Choosing Controls in Biologic Psychiatry

Chapter:
(p.247) 21 Choosing Controls in Biologic Psychiatry
Source:
Psychiatric Epidemiology
Author(s):

Ezra Susser (Contributor Webpage)

Sharon Schwartz

Alfredo Morabia

Evelyn J. Bromet

Publisher:
Oxford University Press
DOI:10.1093/acprof:oso/9780195101812.003.21

One of the most difficult and intellectually intriguing tasks of a biologic case-control study is the selection of the control group. An inappropriate control group can mask the presence of a true association or create the illusion of an association when one does not exist. Choosing a control group depends on thinking through the implications of many other features of the study: the types of cases being selected, the biologic process being examined, and most critically, the specific hypothesis being tested.
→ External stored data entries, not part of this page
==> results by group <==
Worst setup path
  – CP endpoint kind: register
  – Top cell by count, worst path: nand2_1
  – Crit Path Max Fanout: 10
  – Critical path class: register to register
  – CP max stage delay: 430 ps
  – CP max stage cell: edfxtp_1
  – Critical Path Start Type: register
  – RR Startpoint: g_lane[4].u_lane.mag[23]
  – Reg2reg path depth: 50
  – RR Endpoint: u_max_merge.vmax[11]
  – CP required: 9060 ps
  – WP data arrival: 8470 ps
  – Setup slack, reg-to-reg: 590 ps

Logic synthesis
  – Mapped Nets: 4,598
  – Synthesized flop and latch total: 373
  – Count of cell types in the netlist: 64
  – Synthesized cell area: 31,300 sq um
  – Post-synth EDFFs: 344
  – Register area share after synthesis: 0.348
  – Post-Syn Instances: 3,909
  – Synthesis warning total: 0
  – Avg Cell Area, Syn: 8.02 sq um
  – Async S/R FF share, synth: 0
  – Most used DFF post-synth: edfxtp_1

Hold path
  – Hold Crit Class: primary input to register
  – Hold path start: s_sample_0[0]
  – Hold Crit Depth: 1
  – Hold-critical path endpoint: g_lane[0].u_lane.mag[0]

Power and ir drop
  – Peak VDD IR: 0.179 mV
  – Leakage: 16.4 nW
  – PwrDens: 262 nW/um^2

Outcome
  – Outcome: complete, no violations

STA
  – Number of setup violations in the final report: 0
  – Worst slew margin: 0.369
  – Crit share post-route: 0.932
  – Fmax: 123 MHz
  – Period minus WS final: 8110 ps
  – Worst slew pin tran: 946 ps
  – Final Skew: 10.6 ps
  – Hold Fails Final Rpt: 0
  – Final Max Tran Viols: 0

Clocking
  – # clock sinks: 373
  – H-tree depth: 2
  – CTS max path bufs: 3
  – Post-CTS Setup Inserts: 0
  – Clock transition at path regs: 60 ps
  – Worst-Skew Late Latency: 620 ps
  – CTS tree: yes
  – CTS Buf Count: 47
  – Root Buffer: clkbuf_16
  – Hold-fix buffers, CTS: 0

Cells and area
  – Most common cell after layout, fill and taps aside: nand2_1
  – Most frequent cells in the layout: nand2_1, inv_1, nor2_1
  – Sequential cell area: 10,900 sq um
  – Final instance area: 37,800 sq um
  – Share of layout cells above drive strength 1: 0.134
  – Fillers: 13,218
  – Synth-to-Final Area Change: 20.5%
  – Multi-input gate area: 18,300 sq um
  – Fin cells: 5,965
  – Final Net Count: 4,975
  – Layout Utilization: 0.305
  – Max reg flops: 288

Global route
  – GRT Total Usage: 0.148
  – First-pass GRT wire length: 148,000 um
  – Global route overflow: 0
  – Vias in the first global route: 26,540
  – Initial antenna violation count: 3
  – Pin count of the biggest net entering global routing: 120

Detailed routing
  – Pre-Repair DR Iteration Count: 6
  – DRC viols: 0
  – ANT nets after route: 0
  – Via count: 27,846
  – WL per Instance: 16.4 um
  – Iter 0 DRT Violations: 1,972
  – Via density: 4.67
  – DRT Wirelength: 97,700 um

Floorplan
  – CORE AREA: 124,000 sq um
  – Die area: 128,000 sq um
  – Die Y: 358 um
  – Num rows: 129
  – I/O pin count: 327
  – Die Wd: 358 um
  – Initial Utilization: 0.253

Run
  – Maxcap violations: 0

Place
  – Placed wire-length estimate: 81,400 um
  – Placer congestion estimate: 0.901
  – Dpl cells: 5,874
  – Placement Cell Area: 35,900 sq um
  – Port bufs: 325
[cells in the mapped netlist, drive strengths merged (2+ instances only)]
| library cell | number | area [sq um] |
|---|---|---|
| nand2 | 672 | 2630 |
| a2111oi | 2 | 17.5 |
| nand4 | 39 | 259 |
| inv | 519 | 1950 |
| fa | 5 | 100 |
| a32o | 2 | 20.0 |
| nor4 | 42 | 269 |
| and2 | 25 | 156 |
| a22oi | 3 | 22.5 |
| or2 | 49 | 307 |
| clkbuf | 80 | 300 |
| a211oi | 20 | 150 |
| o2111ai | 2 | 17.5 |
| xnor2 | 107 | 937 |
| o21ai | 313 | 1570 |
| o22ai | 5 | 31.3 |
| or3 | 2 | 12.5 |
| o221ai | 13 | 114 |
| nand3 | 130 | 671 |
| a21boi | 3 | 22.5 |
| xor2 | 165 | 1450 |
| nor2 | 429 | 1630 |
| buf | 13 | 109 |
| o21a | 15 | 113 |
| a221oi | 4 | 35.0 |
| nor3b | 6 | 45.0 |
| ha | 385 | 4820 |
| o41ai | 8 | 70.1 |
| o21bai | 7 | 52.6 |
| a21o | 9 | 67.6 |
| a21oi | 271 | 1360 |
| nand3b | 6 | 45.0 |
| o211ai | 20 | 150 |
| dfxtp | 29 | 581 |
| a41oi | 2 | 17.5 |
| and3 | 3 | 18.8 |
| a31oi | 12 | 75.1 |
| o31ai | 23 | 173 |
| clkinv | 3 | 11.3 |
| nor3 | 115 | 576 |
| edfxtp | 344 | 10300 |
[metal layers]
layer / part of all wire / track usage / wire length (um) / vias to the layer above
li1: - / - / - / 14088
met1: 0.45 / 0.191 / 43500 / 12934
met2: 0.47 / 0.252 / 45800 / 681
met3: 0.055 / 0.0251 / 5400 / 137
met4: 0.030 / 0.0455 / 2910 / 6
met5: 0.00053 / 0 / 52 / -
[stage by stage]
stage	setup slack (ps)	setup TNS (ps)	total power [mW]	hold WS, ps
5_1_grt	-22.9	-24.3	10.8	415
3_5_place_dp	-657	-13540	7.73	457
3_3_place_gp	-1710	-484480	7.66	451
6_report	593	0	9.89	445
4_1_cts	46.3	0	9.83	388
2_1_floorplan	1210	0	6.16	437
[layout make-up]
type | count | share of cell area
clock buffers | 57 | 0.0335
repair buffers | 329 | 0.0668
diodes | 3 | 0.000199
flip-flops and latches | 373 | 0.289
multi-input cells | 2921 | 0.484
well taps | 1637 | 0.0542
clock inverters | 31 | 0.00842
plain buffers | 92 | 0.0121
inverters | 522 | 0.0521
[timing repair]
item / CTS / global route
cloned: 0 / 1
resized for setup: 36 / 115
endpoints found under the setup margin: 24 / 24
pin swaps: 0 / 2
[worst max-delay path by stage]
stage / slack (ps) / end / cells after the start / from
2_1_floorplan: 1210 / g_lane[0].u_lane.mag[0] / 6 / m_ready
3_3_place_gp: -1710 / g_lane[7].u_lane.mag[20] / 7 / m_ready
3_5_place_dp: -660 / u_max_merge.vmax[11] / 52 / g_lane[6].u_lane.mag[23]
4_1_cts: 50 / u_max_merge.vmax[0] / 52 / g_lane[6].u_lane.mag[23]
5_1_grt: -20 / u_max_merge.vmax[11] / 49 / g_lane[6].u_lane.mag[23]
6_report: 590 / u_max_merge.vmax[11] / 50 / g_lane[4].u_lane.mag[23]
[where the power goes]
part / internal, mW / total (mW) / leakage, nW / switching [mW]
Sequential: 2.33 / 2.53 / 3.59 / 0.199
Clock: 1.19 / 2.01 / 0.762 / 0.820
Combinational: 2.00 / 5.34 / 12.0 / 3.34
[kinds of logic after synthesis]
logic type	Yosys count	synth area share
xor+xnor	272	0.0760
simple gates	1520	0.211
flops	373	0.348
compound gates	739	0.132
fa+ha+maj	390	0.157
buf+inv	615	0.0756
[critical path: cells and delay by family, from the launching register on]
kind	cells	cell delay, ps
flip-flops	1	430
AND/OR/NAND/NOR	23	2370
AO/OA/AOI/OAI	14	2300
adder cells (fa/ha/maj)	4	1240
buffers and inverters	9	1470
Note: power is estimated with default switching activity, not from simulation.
File: src/design/iev_muldiv.sv
// shared iterative multiply / signed divide unit, one bit per cycle
// depends on iev_pkg
module iev_muldiv (
	input  logic             clk,
	input  logic             arst_n,
	input  iev_pkg::md_req_t req,
	input  iev_pkg::value_t  a,
	input  iev_pkg::value_t  b,
	output iev_pkg::md_rsp_t rsp,
	output iev_pkg::value_t  result
);
	import iev_pkg::*;

	typedef enum logic [1:0] {
		M_IDLE,
		M_RUN,
		M_FIN
	} md_state_t;

	md_state_t         state_q;
	logic              is_div_q;
	logic              neg_q;
	value_t            dvs_q;
	value_t            shf_q;
	value_t            acc_q;
	logic [CNT_W-1:0]  cnt_q;
	value_t            res_q;
	logic              done_q;
	logic              dz_q;

	logic [VALUE_WIDTH:0]   add_x;
	logic [VALUE_WIDTH:0]   add_y;
	logic [VALUE_WIDTH+1:0] add_sum;
	logic                   geq;

	// one adder: accumulate for multiply, trial subtract for divide
	always_comb begin
		add_x   = is_div_q ? {acc_q, shf_q[VALUE_WIDTH-1]} : {1'b0, acc_q};
		add_y   = is_div_q ? ~{1'b0, dvs_q} : {1'b0, dvs_q};
		add_sum = {1'b0, add_x} + {1'b0, add_y} + {{(VALUE_WIDTH+1){1'b0}}, is_div_q};
		geq     = add_sum[VALUE_WIDTH+1];
	end

	always_ff @(posedge clk or negedge arst_n) begin
		if (!arst_n) begin
			state_q  <= M_IDLE;
			is_div_q <= 1'b0;
			neg_q    <= 1'b0;
			dvs_q    <= '0;
			shf_q    <= '0;
			acc_q    <= '0;
			cnt_q    <= '0;
			res_q    <= '0;
			done_q   <= 1'b0;
			dz_q     <= 1'b0;
		end else begin
			done_q <= 1'b0;
			case (state_q)
				M_IDLE: begin
					if (req.start) begin
						is_div_q <= req.is_div;
						acc_q    <= '0;
						cnt_q    <= CNT_W'(VALUE_WIDTH);
						if (req.is_div) begin
							if (b == '0) begin
								res_q  <= '0;
								dz_q   <= 1'b1;
								done_q <= 1'b1;
							end else begin
								dvs_q   <= magnitude(b);
								shf_q   <= magnitude(a);
								neg_q   <= a[VALUE_WIDTH-1] ^ b[VALUE_WIDTH-1];
								state_q <= M_RUN;
							end
						end else begin
							dvs_q   <= a;
							shf_q   <= b;
							neg_q   <= 1'b0;
							state_q <= M_RUN;
						end
					end
				end
				M_RUN: begin
					if (is_div_q) begin
						acc_q <= geq ? add_sum[VALUE_WIDTH-1:0] : add_x[VALUE_WIDTH-1:0];
						shf_q <= {shf_q[VALUE_WIDTH-2:0], geq};
					end else begin
						if (shf_q[0]) acc_q <= add_sum[VALUE_WIDTH-1:0];
						dvs_q <= dvs_q << 1;
						shf_q <= shf_q >> 1;
					end
					cnt_q <= cnt_q - 1'b1;
					if (cnt_q == CNT_W'(1)) state_q <= M_FIN;
				end
				M_FIN: begin
					if (is_div_q) res_q <= neg_q ? value_t'('0 - shf_q) : shf_q;
					else          res_q <= acc_q;
					dz_q    <= 1'b0;
					done_q  <= 1'b1;
					state_q <= M_IDLE;
				end
				default: state_q <= M_IDLE;
			endcase
		end
	end

	assign rsp.done     = done_q;
	assign rsp.div_zero = dz_q;
	assign result       = res_q;

endmodule

File: src/design/infix_expression_evaluator_core.sv
// infix expression evaluator top level; depends on iev_pkg, the channel interfaces, iev_muldiv
// digit: taken in the idle state; + - * / = with no pending multiply or divide: S_AFTER
// then idle; operator closing a pending * or /: waits in S_NUM on the bit-serial shared
// multiply/divide unit, which skips its run on a zero divisor; '=' adds the S_EMIT state
// to load the output register
// the result sits in an output register, so a new character is taken while it waits
// arst_n clears all evaluation state and the output valid; the block then takes a new expression
`include "infix_expression_evaluator_core_defines.svh"

module infix_expression_evaluator_core (
	input  logic         clk,
	input  logic         arst_n,
	iev_char_if.sink     char_in,
	iev_result_if.source result_out
);
	import iev_pkg::*;

	typedef enum logic [1:0] {
		S_IDLE,   // taking characters
		S_NUM,    // waiting on the shared multiply/divide unit
		S_AFTER,  // folding the term and latching the operator
		S_EMIT    // loading the result word
	} state_t;

	// pending multiplicative operator
	typedef enum logic [1:0] {
		MOP_NEW = 2'd0,
		MOP_MUL = 2'd1,
		MOP_DIV = 2'd2
	} mul_op_t;

	state_t     state_q;
	char_kind_t op_q;
	value_t     num_q;      // number being typed
	value_t     sum_q;      // finished additive terms
	value_t     prod_q;     // current product term
	mul_op_t    mop_q;
	logic       sub_q;      // subtract the current term
	logic       zero_q;     // zero divisor met in this expression

	logic                       out_valid_q;
	logic signed [RESULT_W-1:0] out_value_q;
	logic                       out_dz_q;

	char_kind_t kind;
	logic       accept;
	logic       closes_number;
	logic       md_pending;
	value_t     term_sum;
	logic [3:0] digit;
	logic       emit_load;

	md_req_t    md_req;
	md_rsp_t    md_rsp;
	value_t     md_result;

	assign char_in.ready = (state_q == S_IDLE);
	assign accept        = char_in.valid && char_in.ready;
	assign kind          = classify(char_in.char_code);
	assign digit         = 4'(char_in.char_code - CHAR_ZERO);

	// any operator or '=' ends the number being typed
	assign closes_number = (kind == CK_ADD) || (kind == CK_SUB) || (kind == CK_MUL)
		|| (kind == CK_DIV) || (kind == CK_EQ);
	assign md_pending    = (mop_q == MOP_MUL) || (mop_q == MOP_DIV);

	// number feeds the unit straight from its register on the accept edge
	assign md_req.start  = accept && closes_number && md_pending;
	assign md_req.is_div = (mop_q == MOP_DIV);

	// fold the product term into the running sum
	assign term_sum = sub_q ? value_t'(sum_q - prod_q) : value_t'(sum_q + prod_q);

	// output register is free or being emptied this cycle
	assign emit_load = (state_q == S_EMIT) && (!out_valid_q || result_out.ready);

	iev_muldiv u_muldiv (
		.clk    (clk),
		.arst_n (arst_n),
		.req    (md_req),
		.a      (prod_q),
		.b      (num_q),
		.rsp    (md_rsp),
		.result (md_result)
	);

	always_ff @(posedge clk or negedge arst_n) begin
		if (!arst_n) begin
			state_q     <= S_IDLE;
			op_q        <= CK_OTHER;
			num_q       <= '0;
			sum_q       <= '0;
			prod_q      <= '0;
			mop_q       <= MOP_NEW;
			sub_q       <= 1'b0;
			zero_q      <= 1'b0;
			out_valid_q <= 1'b0;
			out_value_q <= '0;
			out_dz_q    <= 1'b0;
		end else begin
			// a new word being loaded keeps valid high
			if (out_valid_q && result_out.ready && !emit_load) out_valid_q <= 1'b0;

			case (state_q)
				S_IDLE: begin
					if (accept) begin
						if (kind == CK_DIGIT) begin
							// n * 10 + d as two shifts and adds, wrapping
							num_q <= value_t'((num_q << 3) + (num_q << 1)
								+ value_t'(digit));
						end else if (closes_number) begin
							op_q <= kind;
							if (md_pending) begin
								state_q <= S_NUM;
							end else begin
								prod_q  <= num_q;
								num_q   <= '0;
								state_q <= S_AFTER;
							end
						end
					end
				end
				S_NUM: begin
					if (md_rsp.done) begin
						prod_q  <= md_result;
						num_q   <= '0;
						if (md_rsp.div_zero) zero_q <= 1'b1;
						state_q <= S_AFTER;
					end
				end
				S_AFTER: begin
					case (op_q)
						CK_ADD, CK_SUB: begin
							sum_q   <= term_sum;
							prod_q  <= '0;
							sub_q   <= (op_q == CK_SUB);
							mop_q   <= MOP_NEW;
							state_q <= S_IDLE;
						end
						CK_MUL: begin
							mop_q   <= MOP_MUL;
							state_q <= S_IDLE;
						end
						CK_DIV: begin
							mop_q   <= MOP_DIV;
							state_q <= S_IDLE;
						end
						CK_EQ: begin
							sum_q   <= term_sum;
							prod_q  <= '0;
							state_q <= S_EMIT;
						end
						default: state_q <= S_IDLE;
					endcase
				end
				S_EMIT: begin
					if (emit_load) begin
						out_valid_q <= 1'b1;
						out_value_q <= to_result(sum_q);
						out_dz_q    <= zero_q;
						// clear for the next expression
						num_q       <= '0;
						sum_q       <= '0;
						prod_q      <= '0;
						mop_q       <= MOP_NEW;
						sub_q       <= 1'b0;
						zero_q      <= 1'b0;
						state_q     <= S_IDLE;
					end
				end
				default: state_q <= S_IDLE;
			endcase
		end
	end

	assign result_out.valid          = out_valid_q;
	assign result_out.result_value   = out_value_q;
	assign result_out.divide_by_zero = out_dz_q;

	// the shared unit answers only while the sequencer waits on it
	`IEV_ASSERT_IMPL(a_md_done_in_wait, md_rsp.done, state_q == S_NUM, "muldiv done outside wait")

	// a started multiply or divide holds off the input side
	`IEV_ASSERT_NEXT(a_md_start_blocks, md_req.start, !char_in.ready, "input ready during muldiv")

	// loading a result clears the evaluation state
	`IEV_ASSERT_NEXT(a_emit_clears, emit_load, (sum_q == '0) && !zero_q && out_valid_q, "kept state")

endmodule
No criteria can be advanced to define the perfect control group, because there is no control group that is appropriate for all or even most case-control studies. Nonetheless, it is possible to approach the task systematically. The previous chapters derived a practical guideline for making the best choice of a control group in an ordinary case-control study. This chapter demonstrates how it can be applied to biologic studies of causes. It takes up a central question, applies the guideline, and arrives at an answer that has important implications for biologic research.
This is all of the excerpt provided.